Thursday, October 6, 2016

I Like To Lead the Glamorous Life

(To see the fantastic video of the totally 80s song that inspired that title, please go here.

You are so welcome.


I hear that in those big cities with all the people and the bright lights and the coffee shops and whatnot, there are actually gyms you can go to that have child care. Like, you can leave your children elsewhere in the building to play with filthy toys while you go walk on a treadmill for half an hour in blissful solitude.

Well, solitude except for the fifty other people working out all around you, but at least solitude when it comes to screaming children.

Sometimes I think this sounds great. Except for the fact that I don't want to live in a city, have to get in the car to exercise, work out in a gym with other people around me, or walk on a treadmill. Ever.

Plus, my lack of access to such a thing means that if there's an unfortunate incident involving my clothing and coffee while I'm trying to balance a four-year-old and a toddler during a pre-workout reading of an oversized book version of Peter and the Wolf, I don't have to bother changing out of the clothes I'm just going to sweat in.

Luckily, my shirt took the hit for the couch and the children.

By the way, in case you were wondering who that person is on my t-shirt, it's William Penn.
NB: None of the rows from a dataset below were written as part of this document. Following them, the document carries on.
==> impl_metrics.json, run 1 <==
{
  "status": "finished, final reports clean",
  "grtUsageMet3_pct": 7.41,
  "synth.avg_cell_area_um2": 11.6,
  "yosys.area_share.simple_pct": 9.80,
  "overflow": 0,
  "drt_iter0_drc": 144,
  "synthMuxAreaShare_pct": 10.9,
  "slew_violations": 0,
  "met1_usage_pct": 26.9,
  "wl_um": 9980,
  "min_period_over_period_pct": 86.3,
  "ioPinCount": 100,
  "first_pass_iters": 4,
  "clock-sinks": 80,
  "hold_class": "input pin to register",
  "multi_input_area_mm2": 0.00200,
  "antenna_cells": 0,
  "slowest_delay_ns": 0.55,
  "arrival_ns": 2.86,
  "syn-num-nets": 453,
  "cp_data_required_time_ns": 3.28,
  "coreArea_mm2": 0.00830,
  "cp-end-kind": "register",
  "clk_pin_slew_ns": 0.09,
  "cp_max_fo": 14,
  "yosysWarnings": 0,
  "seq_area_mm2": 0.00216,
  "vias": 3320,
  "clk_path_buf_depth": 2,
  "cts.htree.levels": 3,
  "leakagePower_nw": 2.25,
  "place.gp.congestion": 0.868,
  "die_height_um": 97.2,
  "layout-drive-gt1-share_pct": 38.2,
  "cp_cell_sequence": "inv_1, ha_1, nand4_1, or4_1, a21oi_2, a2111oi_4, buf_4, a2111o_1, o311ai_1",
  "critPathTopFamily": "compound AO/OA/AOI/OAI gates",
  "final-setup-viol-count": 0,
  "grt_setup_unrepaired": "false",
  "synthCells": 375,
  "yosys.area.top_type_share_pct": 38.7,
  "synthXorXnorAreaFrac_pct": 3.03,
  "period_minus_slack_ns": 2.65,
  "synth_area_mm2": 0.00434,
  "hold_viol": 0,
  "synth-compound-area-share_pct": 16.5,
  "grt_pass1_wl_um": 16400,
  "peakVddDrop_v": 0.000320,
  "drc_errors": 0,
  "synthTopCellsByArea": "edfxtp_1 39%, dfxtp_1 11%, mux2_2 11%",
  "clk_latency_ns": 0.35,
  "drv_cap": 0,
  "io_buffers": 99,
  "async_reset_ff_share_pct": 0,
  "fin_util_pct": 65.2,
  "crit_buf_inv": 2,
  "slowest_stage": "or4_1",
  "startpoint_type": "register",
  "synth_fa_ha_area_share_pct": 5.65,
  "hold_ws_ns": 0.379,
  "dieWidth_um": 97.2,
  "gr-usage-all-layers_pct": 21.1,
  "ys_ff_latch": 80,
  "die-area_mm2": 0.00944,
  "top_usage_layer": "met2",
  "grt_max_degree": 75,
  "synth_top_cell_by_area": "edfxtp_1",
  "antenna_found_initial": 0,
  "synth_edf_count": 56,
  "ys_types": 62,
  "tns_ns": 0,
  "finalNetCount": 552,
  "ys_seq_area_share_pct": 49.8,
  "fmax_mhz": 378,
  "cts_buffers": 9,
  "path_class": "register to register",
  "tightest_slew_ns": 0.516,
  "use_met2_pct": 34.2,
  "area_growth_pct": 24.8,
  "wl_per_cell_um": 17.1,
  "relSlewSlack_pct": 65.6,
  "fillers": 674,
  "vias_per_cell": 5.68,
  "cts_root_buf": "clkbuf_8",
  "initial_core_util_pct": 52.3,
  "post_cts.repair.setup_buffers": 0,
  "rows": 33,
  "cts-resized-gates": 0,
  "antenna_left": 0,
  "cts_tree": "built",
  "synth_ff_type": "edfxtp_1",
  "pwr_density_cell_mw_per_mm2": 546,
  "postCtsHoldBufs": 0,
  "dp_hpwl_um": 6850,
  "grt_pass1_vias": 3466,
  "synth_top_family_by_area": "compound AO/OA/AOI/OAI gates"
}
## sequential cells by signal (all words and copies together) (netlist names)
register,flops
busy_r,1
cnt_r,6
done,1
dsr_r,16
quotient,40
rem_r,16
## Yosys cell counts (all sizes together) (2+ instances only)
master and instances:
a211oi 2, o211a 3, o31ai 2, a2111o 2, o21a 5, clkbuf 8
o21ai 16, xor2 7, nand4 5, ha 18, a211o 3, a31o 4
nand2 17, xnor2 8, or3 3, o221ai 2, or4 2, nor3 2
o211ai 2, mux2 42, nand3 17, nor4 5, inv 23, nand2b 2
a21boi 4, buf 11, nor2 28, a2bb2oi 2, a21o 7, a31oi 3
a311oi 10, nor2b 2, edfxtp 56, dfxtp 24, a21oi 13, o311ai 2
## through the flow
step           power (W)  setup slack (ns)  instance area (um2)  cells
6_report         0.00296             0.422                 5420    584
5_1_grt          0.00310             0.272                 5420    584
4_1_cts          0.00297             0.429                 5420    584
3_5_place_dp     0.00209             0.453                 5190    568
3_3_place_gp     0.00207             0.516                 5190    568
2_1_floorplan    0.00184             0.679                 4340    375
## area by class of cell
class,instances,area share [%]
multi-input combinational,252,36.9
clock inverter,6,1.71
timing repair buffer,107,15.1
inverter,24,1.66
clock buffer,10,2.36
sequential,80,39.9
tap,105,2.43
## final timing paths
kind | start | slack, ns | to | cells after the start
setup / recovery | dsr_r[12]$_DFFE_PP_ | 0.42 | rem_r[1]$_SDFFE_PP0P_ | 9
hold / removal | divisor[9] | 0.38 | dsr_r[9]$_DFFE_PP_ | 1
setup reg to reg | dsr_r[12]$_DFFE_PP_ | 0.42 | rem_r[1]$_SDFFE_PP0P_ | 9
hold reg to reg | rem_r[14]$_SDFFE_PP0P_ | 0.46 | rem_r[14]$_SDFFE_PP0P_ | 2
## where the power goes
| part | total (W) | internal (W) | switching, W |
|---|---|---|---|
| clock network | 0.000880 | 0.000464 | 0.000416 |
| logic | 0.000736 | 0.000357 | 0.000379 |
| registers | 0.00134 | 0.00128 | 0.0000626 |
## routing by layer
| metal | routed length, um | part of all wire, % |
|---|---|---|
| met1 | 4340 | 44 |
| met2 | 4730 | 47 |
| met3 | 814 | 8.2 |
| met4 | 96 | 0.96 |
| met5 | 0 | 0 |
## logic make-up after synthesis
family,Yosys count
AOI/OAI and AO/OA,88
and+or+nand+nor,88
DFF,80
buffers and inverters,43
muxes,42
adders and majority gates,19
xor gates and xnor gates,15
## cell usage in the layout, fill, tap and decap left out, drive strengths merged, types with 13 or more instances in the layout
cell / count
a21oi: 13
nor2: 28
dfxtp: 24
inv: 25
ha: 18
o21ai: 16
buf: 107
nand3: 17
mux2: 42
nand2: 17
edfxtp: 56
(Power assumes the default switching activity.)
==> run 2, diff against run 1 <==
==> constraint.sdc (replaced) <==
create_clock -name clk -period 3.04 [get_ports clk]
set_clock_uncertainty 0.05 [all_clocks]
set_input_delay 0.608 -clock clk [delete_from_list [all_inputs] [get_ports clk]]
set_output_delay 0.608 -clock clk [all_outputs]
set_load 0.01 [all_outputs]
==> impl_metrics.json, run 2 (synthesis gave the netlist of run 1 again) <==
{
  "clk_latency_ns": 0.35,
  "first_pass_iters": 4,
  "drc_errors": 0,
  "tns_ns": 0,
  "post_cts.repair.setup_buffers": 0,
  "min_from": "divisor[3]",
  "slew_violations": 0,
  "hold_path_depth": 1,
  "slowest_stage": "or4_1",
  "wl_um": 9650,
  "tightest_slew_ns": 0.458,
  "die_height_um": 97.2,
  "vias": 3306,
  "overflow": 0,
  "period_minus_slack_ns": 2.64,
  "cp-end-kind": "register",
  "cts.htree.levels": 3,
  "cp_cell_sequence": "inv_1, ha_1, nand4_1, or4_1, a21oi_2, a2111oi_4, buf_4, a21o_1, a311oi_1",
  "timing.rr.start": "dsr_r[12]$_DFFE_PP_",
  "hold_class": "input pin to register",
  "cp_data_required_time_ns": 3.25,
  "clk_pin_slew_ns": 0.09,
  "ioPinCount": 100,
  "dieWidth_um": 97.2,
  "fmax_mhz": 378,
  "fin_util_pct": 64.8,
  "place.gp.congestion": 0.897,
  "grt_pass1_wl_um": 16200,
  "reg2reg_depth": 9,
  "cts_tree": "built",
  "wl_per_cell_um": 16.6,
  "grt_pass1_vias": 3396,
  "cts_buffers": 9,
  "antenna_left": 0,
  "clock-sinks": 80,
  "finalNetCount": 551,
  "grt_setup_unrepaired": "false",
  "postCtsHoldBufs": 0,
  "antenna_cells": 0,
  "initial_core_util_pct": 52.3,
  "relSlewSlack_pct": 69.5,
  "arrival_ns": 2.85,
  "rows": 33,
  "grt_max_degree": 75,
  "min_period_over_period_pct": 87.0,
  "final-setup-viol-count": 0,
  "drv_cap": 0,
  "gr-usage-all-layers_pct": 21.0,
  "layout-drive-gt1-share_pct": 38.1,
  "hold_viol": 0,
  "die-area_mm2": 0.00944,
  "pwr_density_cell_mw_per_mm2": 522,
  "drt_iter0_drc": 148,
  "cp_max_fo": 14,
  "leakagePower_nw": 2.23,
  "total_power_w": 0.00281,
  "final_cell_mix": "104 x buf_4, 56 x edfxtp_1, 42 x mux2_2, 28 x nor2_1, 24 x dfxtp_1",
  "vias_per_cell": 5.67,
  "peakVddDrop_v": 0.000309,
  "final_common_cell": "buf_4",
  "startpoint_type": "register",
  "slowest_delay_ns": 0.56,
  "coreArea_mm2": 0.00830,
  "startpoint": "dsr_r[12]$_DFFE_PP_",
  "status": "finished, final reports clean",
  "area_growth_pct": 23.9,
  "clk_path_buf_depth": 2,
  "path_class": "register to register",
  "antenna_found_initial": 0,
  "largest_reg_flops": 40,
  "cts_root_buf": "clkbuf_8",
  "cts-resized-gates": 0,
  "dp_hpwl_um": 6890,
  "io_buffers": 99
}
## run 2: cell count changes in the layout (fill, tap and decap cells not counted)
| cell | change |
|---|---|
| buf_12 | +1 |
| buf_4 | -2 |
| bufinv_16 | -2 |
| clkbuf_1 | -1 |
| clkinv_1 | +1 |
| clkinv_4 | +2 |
### src/hw/rtl/gps_pkg.sv
// ----------------------------------------------------------------------------
// gps_pkg
// Shared types and constants for the gravity pull position step block.
// ----------------------------------------------------------------------------
package gps_pkg;

    // Configuration register indexes
    typedef logic [2:0] cfg_idx_t;
    localparam cfg_idx_t REG_OWN_WEIGHT = 3'd0;
    localparam cfg_idx_t REG_GRAV_CONST = 3'd1;
    localparam cfg_idx_t REG_START_X    = 3'd2;
    localparam cfg_idx_t REG_START_Y    = 3'd3;
    localparam cfg_idx_t REG_START_Z    = 3'd4;

    localparam logic [31:0] WEIGHT_RST = 32'h0001_0000;
    localparam logic [31:0] GRAV_RST   = 32'h0001_0000;

    // Gap threshold of 32.0 in Q16.16
    localparam logic [32:0] GAP_MIN = 33'h0_0020_0000;
    // Intermediate saturation level 2^62-1
    localparam logic [61:0] SAT_CAP = {62{1'b1}};

    // Serial unit
    localparam int ALU_W = 80;
    localparam int REM_W = 52;
    typedef logic [6:0] iter_t;
    localparam iter_t ITER_MUL32 = 7'd32;
    localparam iter_t ITER_SQ    = 7'd25;
    localparam iter_t ITER_SQRT  = 7'd25;
    localparam iter_t ITER_DIVF  = 7'd78;
    localparam iter_t ITER_DIVU  = 7'd41;
    localparam iter_t ITER_MULMV = 7'd17;

    typedef enum logic [1:0] {
        ALU_MUL,
        ALU_DIV,
        ALU_SQRT
    } alu_op_t;

    typedef struct packed {
        logic    go;
        alu_op_t op;
        iter_t   iters;
    } alu_req_t;

    // Position load from a start register write
    typedef struct packed {
        logic        en;
        cfg_idx_t    idx;
        logic [31:0] data;
    } pos_load_t;

    typedef enum logic [3:0] {
        S_IDLE,
        S_MA,
        S_MB,
        S_GAP,
        S_SQ,
        S_RT,
        S_DF,
        S_DU,
        S_MV,
        S_UPD,
        S_DONE
    } seq_state_t;

endpackage

### src/hw/rtl/gps_in_if.sv
// ----------------------------------------------------------------------------
// gps_in_if
// Input channel: other body position and weight.
// ----------------------------------------------------------------------------
interface gps_in_if;
    logic               valid;
    logic               ready;
    logic signed [31:0] other_x;
    logic signed [31:0] other_y;
    logic signed [31:0] other_z;
    logic        [31:0] other_weight;

    modport source (output valid, output other_x, output other_y, output other_z,
                    output other_weight, input ready);
    modport sink   (input valid, input other_x, input other_y, input other_z,
                    input other_weight, output ready);
endinterface

### src/hw/rtl/gps_out_if.sv
// ----------------------------------------------------------------------------
// gps_out_if
// Result channel: updated position and saturation flag.
// ----------------------------------------------------------------------------
interface gps_out_if;
    logic               valid;
    logic               ready;
    logic signed [31:0] new_x;
    logic signed [31:0] new_y;
    logic signed [31:0] new_z;
    logic               saturated;

    modport source (output valid, output new_x, output new_y, output new_z,
                    output saturated, input ready);
    modport sink   (input valid, input new_x, input new_y, input new_z,
                    input saturated, output ready);
endinterface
The shirt comes from Philadelphia and was a random gift from a family member. It has a picture of the man, and a quote that reads, "Let us then see what love will do." So it was obviously already some bad-ass workout apparel, which I further improved by cutting the sleeves shorter and cutting the neck wider, because I felt like it was choking me every time I wore it. And now it's covered in coffee stains.
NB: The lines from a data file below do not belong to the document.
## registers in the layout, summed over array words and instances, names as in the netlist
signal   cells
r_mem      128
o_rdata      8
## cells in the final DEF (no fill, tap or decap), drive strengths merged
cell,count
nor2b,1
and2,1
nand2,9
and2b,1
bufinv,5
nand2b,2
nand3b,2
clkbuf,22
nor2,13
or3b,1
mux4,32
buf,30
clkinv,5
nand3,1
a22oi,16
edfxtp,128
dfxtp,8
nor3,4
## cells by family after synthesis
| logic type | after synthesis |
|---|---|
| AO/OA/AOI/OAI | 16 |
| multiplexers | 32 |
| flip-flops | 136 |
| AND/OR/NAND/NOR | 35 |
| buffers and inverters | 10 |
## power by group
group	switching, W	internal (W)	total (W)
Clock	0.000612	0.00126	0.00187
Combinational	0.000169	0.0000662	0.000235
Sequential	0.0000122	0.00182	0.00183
==> src/rtl/core/lrd_pkg.sv <==
// lrd_pkg: shared types and constants of the led row driver command slave
// no dependencies; imported by every module of the block
`timescale 1ns / 1ps

package lrd_pkg;

   // display geometry
   localparam int LINES       = 8;
   localparam int LINE_IDX_W  = (LINES > 1) ? $clog2(LINES) : 1;
   localparam int CNT_W       = 4;
   localparam int BYTE_W      = 8;
   localparam int WIDTH_W     = 4;
   localparam int RSP_DATA_W  = 24;

   // protocol codes and reset values
   localparam logic [BYTE_W-1:0]  ADDR_CHANGE_CODE = 8'hFE;
   localparam logic [BYTE_W-1:0]  ADDR_RESET       = 8'h10;
   localparam logic [WIDTH_W-1:0] WIDTH_RESET      = 4'd8;
   localparam logic [CNT_W-1:0]   LINES_RESET      = 4'd8;
   localparam logic [BYTE_W-1:0]  SELECT_ALL_OFF   = 8'hFF;

   // request kinds carried on req_tuser
   localparam logic OP_COMMAND = 1'b0;
   localparam logic OP_REFRESH = 1'b1;

   // command byte parser
   typedef enum logic [1:0] {
      PROTO_IDLE,
      PROTO_HEADER,
      PROTO_PAYLOAD,
      PROTO_NEWADDR
   } proto_state_type;

   // refresh sequencer
   typedef enum logic {
      SEQ_IDLE,
      SEQ_SCAN
   } seq_state_type;

   // controller to datapath
   typedef struct packed {
      logic take_addr;
      logic take_header;
      logic take_payload;
      logic start_scan;
      logic emit_line;
   } lrd_cmd_type;

   // datapath to controller
   typedef struct packed {
      logic is_change_code;
      logic addr_match;
      logic no_lines;
      logic last_line;
      logic out_free;
   } lrd_sts_type;

endpackage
But I can still wear it to work out! Here's to the home gym (by which I mean four square feet of my living room rug) and stay-at-home motherhood. Sure saves on the clothing expenditures.

Wednesday, October 5, 2016

The Payoff for Tedium

I feel I should set the record straight on a statement I made on the last post, about parenthood always degenerating into unrelenting tedium. While true, it sounds more negative than it really is. I mean, sure, I really can't think of a great positive to the fact that every single day I have to wipe multiple bottoms other than my own, but other things that children do on repeat definitely make this gig more pleasant.

Take, for example, that book I mentioned, The Big Caribou Herd. All three of my children LOVE this book. It's about the Arctic National Wildlife Refuge and all the animals in it. It is, as I said, a very long book. But when I read it with Jack, he always, without fail, makes a growling sound when he sees the grizzly bear, a hooting sound when he sees the snowy owl, and a howling sound when he sees the wolves.

There are few things more adorable than a toddler trying to growl like a bear.

But there is one thing even more adorable and endearing than that. When we read Time for Bed and we get to the page with the deer: "Time to sleep, little deer, little deer. The very last kiss is almost here." On cue, every blessed time, Jack turns and gives me a kiss.

And that, ladies and gentlemen, is why we soldier on with the unrelenting tedium.

Those kids sure are clever that way.

Monday, October 3, 2016

The Tedium of Early Literacy

We all agree that it's important to read to our children, right? I mean, it seems as if the experts believe reading to your kids from birth--if not when they're still in utero--will result in everything from higher intelligence to better verbal skills to improved SAT scores.

This is all well and good, but have you ever had the privilege of introducing young children to books? First they squirm in your lap and try to tear the books apart. Then they squirm in your lap, fall on the floor, and chew on the books at every opportunity. Then they might sit on your lap, but only for two pages and only if you stay on those two pages for an interminable length of time while they point to the bird over and over and expect you to say bird every single time they point to it. If you do not say bird, they will be enraged.

And then, finally, they actually will sit still for an entire book! It's a magical, special bonding experience that quickly degenerates into what pretty much all of parenthood ultimately comes down to: unrelenting tedium. Because small children, they want to read the same books over and over and over and over and OH MY GOD, I CANNOT READ GOODNIGHT MOON AGAIN, CHILD.

Jack is currently in this phase of wanting to read a book dozens of times in a row. I literally cannot sit down without him finding one of his current favorites and bringing it to me. He flings it in my lap and prepares to haul himself up. If I tell him I can't read at that very moment, he will scream.

Just yesterday as A. was preparing for his fourth consecutive reading of Curious George Makes Pancakes, he sighed and said, "We've got to get these kids into television."

He was joking. I think. But I'm quite serious when I say that I have actually hidden The Big Caribou Herdrather than read it one more time.

If Jack gets less than 1400 on his SATs, he can blame me.

*  This is actually a fantastic book that I highly recommend if you know children who can sit still for a pretty long non-fiction book about real animals. All of my children LOVE this book. The length of it makes me love it a little less than they do, but it's still enjoyable to read. The first three times, anyway.